» **Instructions to follow**
Starting with the line containing "fillers | 187 | 704.4" and going on through the line containing "min reg2reg | u_seq.cnt_q[3]$_SDFFE_PP0P_", return the lines of the data below exactly, and only those.

Saved entries

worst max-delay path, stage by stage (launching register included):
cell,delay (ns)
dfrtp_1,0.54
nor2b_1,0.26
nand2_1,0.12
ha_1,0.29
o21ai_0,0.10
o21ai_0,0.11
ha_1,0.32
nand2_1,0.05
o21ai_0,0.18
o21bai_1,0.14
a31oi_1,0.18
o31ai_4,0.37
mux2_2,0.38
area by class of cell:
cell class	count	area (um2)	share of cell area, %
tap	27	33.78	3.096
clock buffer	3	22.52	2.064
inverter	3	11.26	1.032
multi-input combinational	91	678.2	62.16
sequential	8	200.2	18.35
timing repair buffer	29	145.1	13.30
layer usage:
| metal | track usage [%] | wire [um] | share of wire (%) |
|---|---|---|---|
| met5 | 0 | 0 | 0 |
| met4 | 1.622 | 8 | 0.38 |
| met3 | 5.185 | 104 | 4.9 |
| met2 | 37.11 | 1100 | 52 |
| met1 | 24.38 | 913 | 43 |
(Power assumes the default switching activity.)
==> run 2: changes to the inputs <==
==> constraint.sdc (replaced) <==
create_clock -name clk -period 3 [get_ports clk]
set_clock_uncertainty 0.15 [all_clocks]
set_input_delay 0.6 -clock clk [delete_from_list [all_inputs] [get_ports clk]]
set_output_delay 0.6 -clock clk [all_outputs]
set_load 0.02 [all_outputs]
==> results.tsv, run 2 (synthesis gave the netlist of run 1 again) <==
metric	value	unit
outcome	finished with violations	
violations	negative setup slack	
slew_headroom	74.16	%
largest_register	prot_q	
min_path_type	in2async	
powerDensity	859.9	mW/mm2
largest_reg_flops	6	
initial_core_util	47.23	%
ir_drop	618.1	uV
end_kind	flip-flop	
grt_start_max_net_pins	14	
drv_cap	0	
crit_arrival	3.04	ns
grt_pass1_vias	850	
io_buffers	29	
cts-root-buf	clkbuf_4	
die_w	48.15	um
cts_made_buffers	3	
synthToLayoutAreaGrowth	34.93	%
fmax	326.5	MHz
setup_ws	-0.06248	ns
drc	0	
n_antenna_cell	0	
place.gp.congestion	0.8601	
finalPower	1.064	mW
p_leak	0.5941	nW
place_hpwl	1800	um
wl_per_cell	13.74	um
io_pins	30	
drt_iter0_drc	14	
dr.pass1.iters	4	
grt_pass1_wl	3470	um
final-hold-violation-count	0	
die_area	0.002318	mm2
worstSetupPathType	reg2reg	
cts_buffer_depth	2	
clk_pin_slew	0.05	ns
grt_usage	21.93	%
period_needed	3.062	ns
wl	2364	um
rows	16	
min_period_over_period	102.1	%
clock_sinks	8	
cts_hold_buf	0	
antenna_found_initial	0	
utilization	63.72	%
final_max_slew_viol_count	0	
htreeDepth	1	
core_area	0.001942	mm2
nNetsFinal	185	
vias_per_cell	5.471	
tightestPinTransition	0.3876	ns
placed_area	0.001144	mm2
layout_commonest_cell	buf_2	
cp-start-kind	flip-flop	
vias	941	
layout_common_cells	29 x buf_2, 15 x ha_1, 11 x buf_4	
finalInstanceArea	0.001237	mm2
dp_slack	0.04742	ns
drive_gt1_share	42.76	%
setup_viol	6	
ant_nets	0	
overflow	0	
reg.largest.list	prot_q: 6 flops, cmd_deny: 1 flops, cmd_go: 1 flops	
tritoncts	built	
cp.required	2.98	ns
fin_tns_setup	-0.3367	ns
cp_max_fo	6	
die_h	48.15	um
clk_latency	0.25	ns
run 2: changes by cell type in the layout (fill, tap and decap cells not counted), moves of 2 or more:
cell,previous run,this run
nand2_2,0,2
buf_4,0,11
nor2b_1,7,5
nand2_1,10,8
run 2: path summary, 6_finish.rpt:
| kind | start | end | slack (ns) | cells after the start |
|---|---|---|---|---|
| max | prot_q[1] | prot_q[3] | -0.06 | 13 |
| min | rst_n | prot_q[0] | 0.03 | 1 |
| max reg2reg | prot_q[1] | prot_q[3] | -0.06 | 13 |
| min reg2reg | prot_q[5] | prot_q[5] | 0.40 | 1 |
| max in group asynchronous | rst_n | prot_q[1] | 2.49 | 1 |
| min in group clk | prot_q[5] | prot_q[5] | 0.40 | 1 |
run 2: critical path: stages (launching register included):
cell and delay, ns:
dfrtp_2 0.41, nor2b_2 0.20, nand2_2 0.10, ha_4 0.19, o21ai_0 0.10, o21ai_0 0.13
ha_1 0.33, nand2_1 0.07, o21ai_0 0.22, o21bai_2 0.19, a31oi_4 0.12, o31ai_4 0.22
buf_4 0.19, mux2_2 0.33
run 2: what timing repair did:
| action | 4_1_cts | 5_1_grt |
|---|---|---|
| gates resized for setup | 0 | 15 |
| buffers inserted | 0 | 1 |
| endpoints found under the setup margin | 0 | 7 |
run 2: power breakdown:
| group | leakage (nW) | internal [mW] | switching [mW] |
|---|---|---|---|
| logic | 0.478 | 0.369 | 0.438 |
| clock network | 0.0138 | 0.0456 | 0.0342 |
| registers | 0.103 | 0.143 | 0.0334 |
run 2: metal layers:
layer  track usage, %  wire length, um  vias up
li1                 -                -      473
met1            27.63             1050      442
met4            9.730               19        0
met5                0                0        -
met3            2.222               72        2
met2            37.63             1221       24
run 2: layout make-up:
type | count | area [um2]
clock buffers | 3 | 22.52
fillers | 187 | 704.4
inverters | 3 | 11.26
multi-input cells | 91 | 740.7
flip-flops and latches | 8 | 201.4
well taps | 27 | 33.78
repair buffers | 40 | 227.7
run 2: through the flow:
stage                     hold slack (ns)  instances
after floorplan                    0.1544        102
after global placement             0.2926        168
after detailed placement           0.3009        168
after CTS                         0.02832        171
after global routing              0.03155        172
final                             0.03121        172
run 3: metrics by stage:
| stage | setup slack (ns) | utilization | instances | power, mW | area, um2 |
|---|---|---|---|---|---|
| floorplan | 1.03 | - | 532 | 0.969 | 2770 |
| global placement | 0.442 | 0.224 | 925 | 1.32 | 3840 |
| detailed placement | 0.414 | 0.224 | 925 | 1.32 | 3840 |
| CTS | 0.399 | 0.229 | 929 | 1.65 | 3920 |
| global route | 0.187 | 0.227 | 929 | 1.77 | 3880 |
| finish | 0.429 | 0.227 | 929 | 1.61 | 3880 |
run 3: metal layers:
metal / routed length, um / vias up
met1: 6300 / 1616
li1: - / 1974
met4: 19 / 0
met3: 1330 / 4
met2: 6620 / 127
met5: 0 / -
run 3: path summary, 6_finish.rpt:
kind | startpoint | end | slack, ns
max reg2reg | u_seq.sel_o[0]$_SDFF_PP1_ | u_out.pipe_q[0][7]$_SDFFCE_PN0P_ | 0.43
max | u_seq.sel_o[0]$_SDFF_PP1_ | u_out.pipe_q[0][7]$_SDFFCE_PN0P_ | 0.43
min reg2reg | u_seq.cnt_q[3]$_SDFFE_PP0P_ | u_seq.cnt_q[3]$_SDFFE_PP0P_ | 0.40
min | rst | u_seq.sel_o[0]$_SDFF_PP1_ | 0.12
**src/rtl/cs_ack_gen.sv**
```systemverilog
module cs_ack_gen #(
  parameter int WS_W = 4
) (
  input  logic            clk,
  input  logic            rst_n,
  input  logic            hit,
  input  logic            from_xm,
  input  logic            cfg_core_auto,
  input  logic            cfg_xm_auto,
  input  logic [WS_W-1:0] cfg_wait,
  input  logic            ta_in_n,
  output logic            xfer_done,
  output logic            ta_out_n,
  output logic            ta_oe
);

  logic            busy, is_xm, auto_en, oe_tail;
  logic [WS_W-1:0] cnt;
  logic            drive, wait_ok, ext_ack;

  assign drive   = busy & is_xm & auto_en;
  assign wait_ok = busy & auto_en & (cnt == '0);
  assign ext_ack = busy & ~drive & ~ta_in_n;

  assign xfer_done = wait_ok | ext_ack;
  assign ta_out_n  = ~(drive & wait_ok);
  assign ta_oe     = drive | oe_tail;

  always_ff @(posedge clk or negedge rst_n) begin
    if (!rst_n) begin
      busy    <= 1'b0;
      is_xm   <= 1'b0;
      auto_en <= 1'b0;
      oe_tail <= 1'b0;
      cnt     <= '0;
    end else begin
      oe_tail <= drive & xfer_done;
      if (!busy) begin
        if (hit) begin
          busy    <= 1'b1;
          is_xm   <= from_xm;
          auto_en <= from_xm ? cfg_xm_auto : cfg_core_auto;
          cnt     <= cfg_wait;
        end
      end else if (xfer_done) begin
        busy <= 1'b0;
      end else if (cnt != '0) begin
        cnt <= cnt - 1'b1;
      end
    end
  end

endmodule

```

» **Written response**
fillers | 187 | 704.4
inverters | 3 | 11.26
multi-input cells | 91 | 740.7
flip-flops and latches | 8 | 201.4
well taps | 27 | 33.78
repair buffers | 40 | 227.7
run 2: through the flow:
stage                     hold slack (ns)  instances
after floorplan                    0.1544        102
after global placement             0.2926        168
after detailed placement           0.3009        168
after CTS                         0.02832        171
after global routing              0.03155        172
final                             0.03121        172
run 3: metrics by stage:
| stage | setup slack (ns) | utilization | instances | power, mW | area, um2 |
|---|---|---|---|---|---|
| floorplan | 1.03 | - | 532 | 0.969 | 2770 |
| global placement | 0.442 | 0.224 | 925 | 1.32 | 3840 |
| detailed placement | 0.414 | 0.224 | 925 | 1.32 | 3840 |
| CTS | 0.399 | 0.229 | 929 | 1.65 | 3920 |
| global route | 0.187 | 0.227 | 929 | 1.77 | 3880 |
| finish | 0.429 | 0.227 | 929 | 1.61 | 3880 |
run 3: metal layers:
metal / routed length, um / vias up
met1: 6300 / 1616
li1: - / 1974
met4: 19 / 0
met3: 1330 / 4
met2: 6620 / 127
met5: 0 / -
run 3: path summary, 6_finish.rpt:
kind | startpoint | end | slack, ns
max reg2reg | u_seq.sel_o[0]$_SDFF_PP1_ | u_out.pipe_q[0][7]$_SDFFCE_PN0P_ | 0.43
max | u_seq.sel_o[0]$_SDFF_PP1_ | u_out.pipe_q[0][7]$_SDFFCE_PN0P_ | 0.43
min reg2reg | u_seq.cnt_q[3]$_SDFFE_PP0P_ | u_seq.cnt_q[3]$_SDFFE_PP0P_ | 0.40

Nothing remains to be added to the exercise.